Machine learning based risk analysis and predictive modeling of structure fire related casualties

Abstract

We analysed over 48,000 reported structure fire incidents in Oregon that occurred from January 2012 through August 2023. The dataset includes 2136 fires that led to civilian casualties including 317 confirmed fatalities. Bagged decision tree classifiers with random forest algorithm were used to quantify the importance of factors related to socioeconomic conditions, population characteristics, structural and behavioral incident details, and local infrastructure on the severity of injuries. Our results show that the age of victims, fire service response times, and availability of working smoke or fire detectors were among the most important parameters for predicting fatal outcomes of structure fires. Furthermore, a predictive Bayesian regularized neural network ensemble classifier was developed to model the severity of casualties and project a spatial risk classification on the census block level.
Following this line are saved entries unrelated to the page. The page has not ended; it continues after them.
This design comes from an exercise in tuning for small area on the open sky130 flow, not from production work.
Only simulation tests tie the RTL to the original design; equivalence was not proved.
Power and IR drop assume default switching activity.

## JK
==> flow/design.v (excerpt) <==
module iotkv_core (
    input  wire        clk,
    input  wire        rst,
    input  wire [15:0] cfg_pin_i,
    input  wire        tick_i,
    input  wire        lim_closed_i,
    input  wire        lim_open_i,
    input  wire [3:0]  kp_sense_i,
    output wire [3:0]  kp_sense_o,
    output wire        kp_sense_oe,
    input  wire [3:0]  kp_scan_i,
    output wire [3:0]  kp_scan_o,
    output wire        kp_scan_oe,
    input  wire        bus_ev_valid_i,
    input  wire [2:0]  bus_ev_kind_i,
    input  wire [7:0]  bus_ev_data_i,
    output wire        bus_tx_valid_o,
    output wire [7:0]  bus_tx_data_o,
    output wire [7:0]  duty_open_o,
    output wire [7:0]  duty_close_o,
    output wire [6:0]  door_state_o,
    output wire [15:0] drop_count_o
);
    reg       tk_d1;
    reg       tk_d2;
    reg       tk_cl;
    reg       tk_ol;
    reg       tk_present;
    reg [1:0] tk_col;
    wire tick_step = tk_d2;
    always @(posedge clk) begin
        tk_d1 <= tick_i;
        if (rst) tk_d2 <= 1'b0;
        else     tk_d2 <= tk_d1;
        if (tick_i) begin
            tk_cl      <= lim_closed_i;
            tk_ol      <= lim_open_i;
            tk_present <= (kp_sense_i != 4'b1111);
            tk_col     <= !kp_sense_i[0] ? 2'd0 :
                          !kp_sense_i[1] ? 2'd1 :
                          !kp_sense_i[2] ? 2'd2 :
                          !kp_sense_i[3] ? 2'd3 : 2'd0;
        end
    end
    wire cl_edge, cl_press, ol_edge, ol_press;
    iotkv_debounce u_db_cl (
        .clk(clk), .rst(rst), .sample_en(tick_step), .s(tk_cl),
        .edge_valid(cl_edge), .pressed(cl_press)
    );
    iotkv_debounce u_db_ol (
        .clk(clk), .rst(rst), .sample_en(tick_step), .s(tk_ol),
        .edge_valid(ol_edge), .pressed(ol_press)
    );
    wire       key_valid;
    wire       key_digit;
    wire       key_hash;
    wire [3:0] key_value;
    wire       scanning;
    iotkv_keypad u_kp (
        .clk(clk), .rst(rst), .step_en(tick_step),
        .present(tk_present), .col(tk_col), .scan(kp_scan_i),
        .scanning(scanning), .key_valid(key_valid),
        .key_digit(key_digit), .key_hash(key_hash), .key_value(key_value)
    );
    wire role_swapped = scanning && (tk_d1 || tk_d2);
    assign kp_scan_oe  = !role_swapped;
  ...
Size in the first run: roughly 750 cells after synthesis, ~5400 um2 of cells after synthesis.
Settings: LEC_CHECK=0, CAP_MARGIN=20, CORE_MARGIN=2, CORE_UTILIZATION=40, SLEW_MARGIN=20; clock period 15.0 ns.
standard.sh (not shown) runs the stock make flow with config.mk's settings and CLKGATE_MAP_FILE= SYNTH_SCRIPT=/design/flow/synth_recipe.tcl, a recipe that flattens the netlist after the stock synthesis.
==> flow/flow/run.sh <==
#!/bin/bash
# ORFS layout with four changes:
#  - after the standard synthesis, the combinational logic is mapped again
#    by ABC with several area scripts, and the smallest result is kept
#    (registers untouched, see resynth.ys); if none works, the standard
#    netlist is kept;
#  - port buffers use the smallest buffer cell;
#  - the constant outputs share one tie cell;
#  - clock-tree synthesis uses clkbuf_8 and no dummy loads.
# Each tool's output goes to its own log file here.
set -euo pipefail
export BUFFER_PORTS_ARGS="-buffer_cell sky130_fd_sc_hd__buf_1"
export CTS_ARGS="-sink_clustering_enable -sink_clustering_size 50 -sink_clustering_max_diameter 200 -sink_clustering_levels 1 -repair_clock_nets -buf_list sky130_fd_sc_hd__clkbuf_8 -dont_use_dummy_load"
export SKIP_REPAIR_TIE_FANOUT=1

WORK=$(pwd)
ORFS_WORK=$(grep -o 'WORK_HOME=[^ ]*' standard.sh | head -1 | cut -d= -f2)
RES=$ORFS_WORK/results/${FLOW_PLATFORM}/iotkv_core/base
LIB=$FLOW_HOME/platforms/${FLOW_PLATFORM}/lib/sky130_fd_sc_hd__tt_025C_1v80.lib
YOSYS=$(command -v yosys || echo "$FLOW_HOME/../tools/install/yosys/bin/yosys")

bash standard.sh synth > log_synth.txt 2>&1
cp "$RES/1_2_yosys.v" "$WORK/standard_netlist.v"

python3 flow/comb_lib.py "$LIB" "$WORK/comb.lib" > log_comb_lib.txt 2>&1
DONTUSE="-dont_use sky130_fd_sc_hd__probe_p_8 -dont_use sky130_fd_sc_hd__probec_p_8 -dont_use sky130_fd_sc_hd__lpflow_*"
mkdir -p resynth
names=""
while read -r name cmds; do
  [ -z "$name" ] && continue
  echo "$cmds" | tr ';' '\n' | sed 's/^ *//' > "resynth/$name.abc"
  sed -e "s#COMBLIB#$WORK/comb.lib#" -e "s#LIBFILE#$LIB#g" -e "s#NETIN#$WORK/standard_netlist.v#" \
      -e "s#NETOUT#$WORK/resynth/$name.v#" -e "s#STATOUT#$WORK/resynth/$name.stat#" \
      -e "s#TOPNAME#$FLOW_TOP#" -e "s#SCRIPT#$WORK/resynth/$name.abc#" -e "s#DONTUSE#$DONTUSE#" \
      flow/resynth.ys > "resynth/$name.ys"
  "$YOSYS" -l "log_resynth_$name.txt" -q "resynth/$name.ys" > /dev/null 2>&1 &
  names="$names resynth/$name"
done < flow/abc_scripts.txt
wait
python3 flow/pick.py $names > log_pick.txt 2>&1
best=$(sed -n 's/^best //p' log_pick.txt)
if [ -n "$best" ] && [ "$best" != none ]; then
  cp "$WORK/$best.v" "$RES/1_2_yosys.v"
  rm -f "$RES/1_synth.odb"
  bash standard.sh synth > log_synth_odb.txt 2>&1
fi
for step in floorplan place cts route finish; do
  bash standard.sh "$step" > "log_${step}.txt" 2>&1
done
==> flow/flow/abc_scripts.txt <==
b4 &get -n; &st; &syn2; &dch -f; &nf -a; &put; strash; dch; map -a; topo; dnsize
Other scripts of this flow, unchanged in this note and not shown: flow/flow/comb_lib.py, flow/flow/pick.py, flow/flow/resynth.ys
Input-level comparison between MS and JK:
diff --git a/flow/flow/run.sh b/flow/flow/run.sh
--- a/flow/flow/run.sh
+++ b/flow/flow/run.sh
@@ -11,5 +11,5 @@
 set -euo pipefail
 export BUFFER_PORTS_ARGS="-buffer_cell sky130_fd_sc_hd__buf_1"
-export CTS_ARGS="-sink_clustering_enable -sink_clustering_size 50 -sink_clustering_max_diameter 200 -sink_clustering_levels 1 -repair_clock_nets -buf_list sky130_fd_sc_hd__clkbuf_8 -dont_use_dummy_load"
+export CTS_ARGS="-sink_clustering_enable -repair_clock_nets -buf_list sky130_fd_sc_hd__clkbuf_8 -dont_use_dummy_load"
 export SKIP_REPAIR_TIE_FANOUT=1
 
==> flow/flow/abc_scripts.txt <==
c1 &get -n; &st; &syn2; &dch -f; &nf -a; &put; strash; dch; map -a; strash; dch -f; map -a; topo; dnsize
b4 &get -n; &st; &syn2; &dch -f; &nf -a; &put; strash; dch; map -a; topo; dnsize
a2 strash; dch; map -a; strash; dch; map -a; topo; dnsize
b3 strash; dch; map -a; strash; dch; map -a; strash; dch; map -a; strash; dch; map -a; topo; dnsize
c5 &get -n; &st; &syn2; &dch -f; &nf -a -p; &put; strash; dch; map -a; topo; dnsize
a3 &get -n; &st; &dch; &nf -a; &put
ds0 strash; &get -n; &deepsyn -T 40 -S 0; &put; dch; map -a; topo; dnsize
ds1 strash; &get -n; &deepsyn -T 40 -S 1; &put; dch; map -a; topo; dnsize
ds2 strash; &get -n; &deepsyn -T 40 -S 2; &dch -f; &nf -a; &put; strash; dch; map -a; topo; dnsize
ds3 strash; &get -n; &deepsyn -T 40 -S 3; &put; dch; map -a; strash; dch; map -a; topo; dnsize
ds7 strash; &get -n; &deepsyn -T 40 -S 7; &put; dch; map -a; topo; dnsize
[summary]
In MS the non-clock buffer count turned out about 4% lower than in JK.
[compare] base=JK new=MS: utilization lost 0.27 points, via count fell by 462, routed wire length went down, area of all placed cells without fillers fell by about 6%.
As of MS, standard-cell row count had fallen by a few percent compared to JK.
[compare] base=JK new=MS: count of inverters not on the clock network in the layout went up 8; sequential share of layout area now sits higher; worst hold slack now sits higher.
Summary: with JK as the reference, power in MS moved up by more than half.


Starting RTL as in the previous note.
export LEC_CHECK = 0
export CAP_MARGIN = 20
export CORE_MARGIN = 2
export CORE_UTILIZATION = 40
export SLEW_MARGIN = 20
create_clock -name core_clock -period 15.0 [get_ports {clk}]
==> flow/flow/run.sh <==
#!/bin/bash
# ORFS layout with three changes:
#  - after the standard synthesis, the combinational logic is mapped again
#    by ABC with several area scripts, and the smallest result is kept
#    (registers untouched, see resynth.ys); if none works, the standard
#    netlist is kept;
#  - port buffers use the smallest buffer cell;
#  - clock-tree synthesis uses clkbuf_8 and no dummy loads.
# Each tool's output goes to its own log file here.
set -euo pipefail
export BUFFER_PORTS_ARGS="-buffer_cell sky130_fd_sc_hd__buf_1"
export CTS_ARGS="-sink_clustering_enable -repair_clock_nets -buf_list {sky130_fd_sc_hd__clkbuf_4 sky130_fd_sc_hd__clkbuf_8} -dont_use_dummy_load"

WORK=$(pwd)
ORFS_WORK=$(grep -o 'WORK_HOME=[^ ]*' standard.sh | head -1 | cut -d= -f2)
RES=$ORFS_WORK/results/${FLOW_PLATFORM}/iotkv_core/base
LIB=$FLOW_HOME/platforms/${FLOW_PLATFORM}/lib/sky130_fd_sc_hd__tt_025C_1v80.lib
YOSYS=$(command -v yosys || echo "$FLOW_HOME/../tools/install/yosys/bin/yosys")

bash standard.sh synth > log_synth.txt 2>&1
cp "$RES/1_2_yosys.v" "$WORK/standard_netlist.v"

python3 flow/comb_lib.py "$LIB" "$WORK/comb.lib" > log_comb_lib.txt 2>&1
DONTUSE="-dont_use sky130_fd_sc_hd__probe_p_8 -dont_use sky130_fd_sc_hd__probec_p_8 -dont_use sky130_fd_sc_hd__lpflow_*"
mkdir -p resynth
names=""
while read -r name cmds; do
  [ -z "$name" ] && continue
  echo "$cmds" | tr ';' '\n' | sed 's/^ *//' > "resynth/$name.abc"
  sed -e "s#COMBLIB#$WORK/comb.lib#" -e "s#LIBFILE#$LIB#g" -e "s#NETIN#$WORK/standard_netlist.v#" \
      -e "s#NETOUT#$WORK/resynth/$name.v#" -e "s#STATOUT#$WORK/resynth/$name.stat#" \
      -e "s#TOPNAME#$FLOW_TOP#" -e "s#SCRIPT#$WORK/resynth/$name.abc#" -e "s#DONTUSE#$DONTUSE#" \
      flow/resynth.ys > "resynth/$name.ys"
  "$YOSYS" -l "log_resynth_$name.txt" -q "resynth/$name.ys" > /dev/null 2>&1 &
  names="$names resynth/$name"
done < flow/abc_scripts.txt
wait
python3 flow/pick.py $names > log_pick.txt 2>&1
best=$(sed -n 's/^best //p' log_pick.txt)
if [ -n "$best" ] && [ "$best" != none ]; then
  cp "$WORK/$best.v" "$RES/1_2_yosys.v"
  rm -f "$RES/1_synth.odb"
  bash standard.sh synth > log_synth_odb.txt 2>&1
fi
for step in floorplan place cts route finish; do
  bash standard.sh "$step" > "log_${step}.txt" 2>&1
done
==> flow/flow/abc_scripts.txt <==
c1 &get -n; &st; &syn2; &dch -f; &nf -a; &put; strash; dch; map -a; strash; dch -f; map -a; topo; dnsize
b4 &get -n; &st; &syn2; &dch -f; &nf -a; &put; strash; dch; map -a; topo; dnsize
a2 strash; dch; map -a; strash; dch; map -a; topo; dnsize
b3 strash; dch; map -a; strash; dch; map -a; strash; dch; map -a; strash; dch; map -a; topo; dnsize
c5 &get -n; &st; &syn2; &dch -f; &nf -a -p; &put; strash; dch; map -a; topo; dnsize
a3 &get -n; &st; &dch; &nf -a; &put
Other scripts of this flow, unchanged in this note and not shown: flow/flow/comb_lib.py, flow/flow/pick.py, flow/flow/resynth.ys
Rerun with:
--- a/flow/flow/run.sh
+++ b/flow/flow/run.sh
@@ -1,4 +1,4 @@
 #!/bin/bash
-# ORFS layout with three changes:
+# ORFS layout with four changes:
 #  - after the standard synthesis, the combinational logic is mapped again
 #    by ABC with several area scripts, and the smallest result is kept
@@ -6,9 +6,11 @@
 #    netlist is kept;
 #  - port buffers use the smallest buffer cell;
+#  - the constant outputs share one tie cell;
 #  - clock-tree synthesis uses clkbuf_8 and no dummy loads.
 # Each tool's output goes to its own log file here.
 set -euo pipefail
 export BUFFER_PORTS_ARGS="-buffer_cell sky130_fd_sc_hd__buf_1"
-export CTS_ARGS="-sink_clustering_enable -repair_clock_nets -buf_list {sky130_fd_sc_hd__clkbuf_4 sky130_fd_sc_hd__clkbuf_8} -dont_use_dummy_load"
+export CTS_ARGS="-sink_clustering_enable -repair_clock_nets -buf_list sky130_fd_sc_hd__clkbuf_8 -dont_use_dummy_load"
+export SKIP_REPAIR_TIE_FANOUT=1
 
 WORK=$(pwd)
==> flow/flow/abc_scripts.txt (replaced) <==
b4 &get -n; &st; &syn2; &dch -f; &nf -a; &put; strash; dch; map -a; topo; dnsize
c5 &get -n; &st; &syn2; &dch -f; &nf -a -p; &put; strash; dch; map -a; topo; dnsize
ds3 strash; &get -n; &deepsyn -T 40 -S 3; &put; dch; map -a; strash; dch; map -a; topo; dnsize
dsa strash; &get -n; &deepsyn -T 180 -S 2; &put; dch; map -a; strash; dch; map -a; topo; dnsize
dsb strash; &get -n; &deepsyn -T 180 -S 11; &put; dch; map -a; strash; dch; map -a; topo; dnsize
dsc strash; &get -n; &deepsyn -T 90 -S 2; &deepsyn -T 90 -S 3; &put; dch; map -a; strash; dch; map -a; topo; dnsize
dsd strash; &get -n; &deepsyn -T 180 -S 5; &put; dch; map -a; strash; dch; map -a; topo; dnsize
=>
- maximum frequency rises by 7.3%
- flip-flop and latch count stays the same
- global-route usage goes up by 0.13 points
- via count goes down by 6.7%
- wire length shrinks by 7.2%
- non-clock buffer count fell by 4
- area after synthesis drops by 7.0%
- hold slack degrades by 0.012 ns
- critical path depth falls by 3
- worst setup slack gets better by 0.50 ns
The network model achieves a prediction accuracy of 92.5 % for the classification of structural fire-related casualty severities. With information aggregated to the census block scale and information related to specific fire incidents removed, the retrained model based solely on spatially available data reaches an 87.6 % severity classification accuracy. As the first statewide analysis of its kind, our spatial assessment provides a useful tool for resource allocation, risk factor reduction, and safety education efforts targeted to reduce the number of serious injuries or fatalities from structure fires.